Required work:
Set down, please, without alteration, the lines of the entries below from the first through the one containing "wire [1599:0] t;".

Dataset entries
This design comes from an exercise in tuning for small area, a short achievable clock period and few clock cycles per item on the open sky130 flow, not from production work.
In this exercise RTL edits were held to simulation tests only and were not proved equivalent to the original.

## wip/indigo
==> flow/design.v <==
module keccak_round (
    input  wire [1599:0] s_in,
    output wire [1599:0] b_out
);
    localparam [149:0] ROTS = {
        6'd14, 6'd56, 6'd61, 6'd2,  6'd18,    
        6'd8,  6'd21, 6'd15, 6'd45, 6'd41,    
        6'd39, 6'd25, 6'd43, 6'd10, 6'd3,     
        6'd20, 6'd55, 6'd6,  6'd44, 6'd36,    
        6'd27, 6'd28, 6'd62, 6'd1,  6'd0      
    };
    wire [319:0]  c;       
    wire [319:0]  d;       
    wire [1599:0] t;       
    wire [1599:0] b;       
    genvar x, y;
    generate
        for (x = 0; x < 5; x = x + 1) begin : g_theta_c
            assign c[64*x +: 64] = s_in[64*(x+0)  +: 64] ^ s_in[64*(x+5)  +: 64] ^
                                   s_in[64*(x+10) +: 64] ^ s_in[64*(x+15) +: 64] ^
                                   s_in[64*(x+20) +: 64];
        end
        for (x = 0; x < 5; x = x + 1) begin : g_theta_d
            wire [63:0] cl = c[64*((x+4)%5) +: 64];
            wire [63:0] cr = c[64*((x+1)%5) +: 64];
            assign d[64*x +: 64] = cl ^ {cr[62:0], cr[63]};
        end
        for (y = 0; y < 5; y = y + 1) begin : g_row
            for (x = 0; x < 5; x = x + 1) begin : g_col
                localparam integer I   = x + 5*y;
                localparam integer R   = ROTS[6*I +: 6];
                localparam integer DST = y + 5*((2*x + 3*y) % 5);
                wire [63:0] lane = s_in[64*I +: 64] ^ d[64*x +: 64];
                assign t[64*I +: 64] = lane;
                if (R == 0) begin : g_norot
                    assign b[64*DST +: 64] = lane;
                end else begin : g_rot
                    assign b[64*DST +: 64] = {lane[63-R:0], lane[63:64-R]};
                end
            end
        end
    endgenerate
    assign b_out = b;
endmodule
module keccak256 #(
    parameter integer NBUF = 7           
) (
    input  wire         clk,
    input  wire         rst,         
    input  wire         in_valid,
    output wire         in_ready,
    input  wire [63:0]  in_data,
    input  wire         in_last,
    input  wire [3:0]   in_bytes,
    output wire         out_valid,
    output wire [255:0] out_digest
);
    localparam integer NB = (NBUF > 0) ? NBUF : 1;
    reg  [1599:0] st;
    reg           perm;        
    reg  [4:0]    rnd;         
    reg           post;        
    reg           cur_final;   
    reg           pend_pad;    
    reg           zero;        
    reg           outv;
    reg  [4:0]    wl;          
    reg           rx_done;     
    reg           rx_padnext;  
    reg           sv;
    reg  [63:0]   sw;
    reg           slast;
    reg           sfull;
    reg  [63:0]   lbuf [0:NB-1];
    wire padcyc = post & pend_pad;             
    wire busy   = perm | padcyc;               
    wire take   = sv & ~rx_done & (busy ? (wl < NBUF) : 1'b1);
    assign in_ready = rdy;
    wire absorb  = ~busy;
    wire tlast   = take & slast;
    wire full16  = tlast & sfull & (wl == 5'd16);
    wire blk_end = absorb & (rx_done | (take & (slast | (wl == 5'd16))));
    reg [63:0] rc;
    always @(*) begin
        case (rnd)
            5'd0:  rc = 64'h0000000000000001;
            5'd1:  rc = 64'h0000000000008082;
            5'd2:  rc = 64'h800000000000808a;
            5'd3:  rc = 64'h8000000080008000;
            5'd4:  rc = 64'h000000000000808b;
            5'd5:  rc = 64'h0000000080000001;
            5'd6:  rc = 64'h8000000080008081;
            5'd7:  rc = 64'h8000000000008009;
            5'd8:  rc = 64'h000000000000008a;
            5'd9:  rc = 64'h0000000000000088;
            5'd10: rc = 64'h0000000080008009;
            5'd11: rc = 64'h000000008000000a;
            5'd12: rc = 64'h000000008000808b;
            5'd13: rc = 64'h800000000000008b;
            5'd14: rc = 64'h8000000000008089;
            5'd15: rc = 64'h8000000000008003;
            5'd16: rc = 64'h8000000000008002;
            5'd17: rc = 64'h8000000000000080;
            5'd18: rc = 64'h000000000000800a;
            5'd19: rc = 64'h800000008000000a;
            5'd20: rc = 64'h8000000080008081;
            5'd21: rc = 64'h8000000000008080;
            5'd22: rc = 64'h0000000080000001;
            5'd23: rc = 64'h8000000080008008;
            default: rc = 64'h0;
        endcase
    end
    wire [1599:0] b;
    keccak_round u_round (.s_in(st), .b_out(b));
    reg [1087:0] av;
    integer i;
    always @(*) begin
        av = {1088{1'b0}};
        if (absorb) for (i = 0; i < 17; i = i + 1) begin
            if (i < NBUF) begin
                if (post && (i < wl))
                    av[64*i +: 64] = lbuf[i];
            end
            if (take && (wl == i))
                av[64*i +: 64] = av[64*i +: 64] | sw;
            if ((tlast && sfull && (wl + 5'd1 == i)) || (rx_done && rx_padnext && (wl == i)))
                av[64*i] = av[64*i] ^ 1'b1;
        end
        if (absorb && ((tlast && !full16) || rx_done))
            av[64*16 + 63] = av[64*16 + 63] ^ 1'b1;
        if (padcyc) begin
            av[0]          = 1'b1;
            av[64*16 + 63] = 1'b1;
        end
    end
    wire        hold = ~perm & ~zero;
    wire [1599:0] st_d;
    genvar gx, gy;
    generate
        for (gy = 0; gy < 5; gy = gy + 1) begin : g_chi_row
            for (gx = 0; gx < 5; gx = gx + 1) begin : g_chi_col
                localparam integer L = gx + 5*gy;
                wire [63:0] b0 = b[64*L +: 64];
                wire [63:0] b1 = b[64*(((gx+1)%5)+5*gy) +: 64];
                wire [63:0] b2 = b[64*(((gx+2)%5)+5*gy) +: 64];
                wire [63:0] xv = ({64{perm}} & b0) | ({64{hold}} & st[64*L +: 64]);
                wire [63:0] yc = {64{perm}} & ~b1 & b2;
                wire [63:0] ya;
                if (L == 0) begin : g_iota
                    assign ya = av[63:0] | ({64{perm}} & rc);
                end else if (L < 17) begin : g_rate
                    assign ya = av[64*L +: 64];
                end else begin : g_cap
                    assign ya = 64'd0;
                end
                assign st_d[64*L +: 64] = xv ^ (yc ^ ya);
            end
        end
    endgenerate
    always @(posedge clk)
        st <= st_d;
    genvar g;
    generate
        for (g = 0; g < NB; g = g + 1) begin : g_buf
            always @(posedge clk)
                if (busy && take && (wl == g))
                    lbuf[g] <= sw;
        end
    endgenerate
    wire        short_last = in_last & ~in_bytes[3];
    wire [63:0] keep  = short_last ? ((64'd1 << {in_bytes[2:0], 3'b000}) - 64'd1) : {64{1'b1}};
    wire [63:0] pad01 = short_last ? (64'd1 << {in_bytes[2:0], 3'b000}) : 64'd0;
    always @(posedge clk) begin
        if (in_ready && in_valid) begin
            sw    <= (in_data & keep) | pad01;
            slast <= in_last;
            sfull <= ~short_last;
        end
    end
    reg       perm_n, post_n, cur_final_n, pend_pad_n, zero_n, outv_n, rx_done_n, rx_padnext_n;
    reg [4:0] rnd_n, wl_n;
    reg       sv_n, take_n;
    always @(*) begin
        perm_n       = perm;
        rnd_n        = rnd;
        post_n       = post;
        cur_final_n  = cur_final;
        pend_pad_n   = pend_pad;
        zero_n       = zero;
        outv_n       = 1'b0;
        wl_n         = wl;
        rx_done_n    = rx_done;
        rx_padnext_n = rx_padnext;
        if (perm) begin
            rnd_n = rnd + 5'd1;
            if (rnd == 5'd23) begin
                perm_n = 1'b0;
                post_n = 1'b1;
                if (cur_final) begin
                    zero_n = 1'b1;
                    outv_n = 1'b1;
                end
            end
        end else if (padcyc) begin
            perm_n      = 1'b1;
            rnd_n       = 5'd0;
            post_n      = 1'b0;
            cur_final_n = 1'b1;
            pend_pad_n  = 1'b0;
        end else begin
            post_n = 1'b0;
            zero_n = 1'b0;
            if (blk_end) begin
                perm_n      = 1'b1;
                rnd_n       = 5'd0;
                cur_final_n = (rx_done | tlast) & ~full16;
                pend_pad_n  = full16;
                wl_n        = 5'd0;
                rx_done_n   = 1'b0;
            end else if (take) begin
                wl_n = wl + 5'd1;
            end
        end
        if (busy && take) begin
            wl_n = wl + 5'd1;
            if (slast) begin
                rx_done_n    = 1'b1;
                rx_padnext_n = sfull;
            end
        end
        sv_n = in_ready ? in_valid : sv;
        take_n = sv_n & ~rx_done_n &
                 ((perm_n | (post_n & pend_pad_n)) ? (wl_n < NBUF) : 1'b1);
        if (rst) begin
            perm_n     = 1'b0;
            rnd_n      = 5'd0;
            post_n     = 1'b0;
            cur_final_n = 1'b0;
            pend_pad_n = 1'b0;
            zero_n     = 1'b1;
            outv_n     = 1'b0;
            wl_n       = 5'd0;
            rx_done_n  = 1'b0;
            rx_padnext_n = 1'b0;
            sv_n       = 1'b0;
            take_n     = 1'b0;
        end
    end
    reg rdy;     
    always @(posedge clk) begin
        perm       <= perm_n;
        rnd        <= rnd_n;
        post       <= post_n;
        cur_final  <= cur_final_n;
        pend_pad   <= pend_pad_n;
        zero       <= zero_n;
        outv       <= outv_n;
        wl         <= wl_n;
        rx_done    <= rx_done_n;
        rx_padnext <= rx_padnext_n;
        sv         <= sv_n;
        rdy        <= ~sv_n | take_n;
    end
    assign out_valid  = outv;
    assign out_digest = st[255:0];
endmodule
Settings: LEC_CHECK=0, CAP_MARGIN=20, CORE_MARGIN=2, CORE_UTILIZATION=40, PLACE_DENSITY=0.55, SETUP_SLACK_MARGIN=1.7, SLEW_MARGIN=20; clock period 5.0 ns.
run.sh (not shown) runs the stock make flow with config.mk's settings and CLKGATE_MAP_FILE= SYNTH_SCRIPT=/design/flow/synth_recipe.tcl, a recipe that flattens the netlist after the stock synthesis.
wip/indigo: complete, dirty (max-capacitance violations, max-slew violations)
Testbench counts of wip/indigo, summed over its fixed seeds: cycles 9,993, items 320.
[inputs] wip/sierra vs wip/indigo
- SLEW_MARGIN: 20 -> 10
==> comparison <==
The flow for wip/sierra finished, though final verification flagged max-capacitance violations, max-slew violations.
For global-route usage, wip/sierra and wip/indigo come out practically identical.
Sequential area share after synthesis: wip/sierra vs wip/indigo, no meaningful difference
Utilization wip/indigo -> wip/sierra: up
Run comparison: wip/sierra capturing instance or port of the critical path st[1554]; wip/indigo capturing instance or port of the critical path st[1033]
Comparing wip/indigo and wip/sierra, final cell count is lower on wip/indigo.
Modified inputs, wip/nickel compared to wip/sierra
- a change of CAP_MARGIN from 20 to 35
- a change of SLEW_MARGIN from 10 to 35
wip/nickel: all stages complete, timing, DRC and antenna checks passed. From wip/sierra to wip/nickel the numbers moved as follows: final area rose 1.2%; fmax rose about 2.4%. Run comparison: wip/nickel startpoint of the most critical setup path st[175]; wip/sierra startpoint of the most critical setup path st[336]. Slowest cell on the critical path: sky130_fd_sc_hd__xnor2_1 -> wip/sierra, sky130_fd_sc_hd__xnor2_2 -> wip/nickel. Between wip/nickel and wip/sierra, the length of routed met2 wiring is lower for wip/nickel. Of wip/nickel and wip/sierra, wip/nickel shows the lower first-pass GRT wire length, with wip/sierra above it.
The inputs of wip/pepper differ from those of wip/nickel as listed below.
- a change of CAP_MARGIN from 35 to 25
- a change of SLEW_MARGIN from 35 to 25
- a change of CORE_UTILIZATION from 40 to 45
- a change of PLACE_DENSITY from 0.55 to 0.6
Results
- The flow for wip/pepper finished, though final verification flagged max-capacitance violations, max-slew violations.
- The lower footprint of the multi-input gates of wip/nickel and wip/pepper is in wip/pepper.
- Between wip/nickel and wip/pepper, the flow reports area of placed instances decreasing by a few percent.
- The post-route clock period utilization of wip/pepper exceeds that of wip/nickel by 8.3 points.
- wip/pepper vs. wip/nickel: setup slack down 0.42 ns; signal arrival time at the worst endpoint up 0.47 ns.
- Number of levels the H-tree was split into: wip/nickel vs wip/pepper — no meaningful difference
- Clock network contribution to total cell area essentially unchanged between wip/pepper and wip/nickel.
- Relative to wip/nickel, the post-cts sizing count measured on wip/pepper has decreased slightly.
- Per the comparison of wip/pepper with wip/nickel, number of buffers other than clock buffers in the final layout went down; final instance area fell about 2.6%.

Result:
This design comes from an exercise in tuning for small area, a short achievable clock period and few clock cycles per item on the open sky130 flow, not from production work.
In this exercise RTL edits were held to simulation tests only and were not proved equivalent to the original.

## wip/indigo
==> flow/design.v <==
module keccak_round (
    input  wire [1599:0] s_in,
    output wire [1599:0] b_out
);
    localparam [149:0] ROTS = {
        6'd14, 6'd56, 6'd61, 6'd2,  6'd18,    
        6'd8,  6'd21, 6'd15, 6'd45, 6'd41,    
        6'd39, 6'd25, 6'd43, 6'd10, 6'd3,     
        6'd20, 6'd55, 6'd6,  6'd44, 6'd36,    
        6'd27, 6'd28, 6'd62, 6'd1,  6'd0      
    };
    wire [319:0]  c;       
    wire [319:0]  d;       
    wire [1599:0] t;       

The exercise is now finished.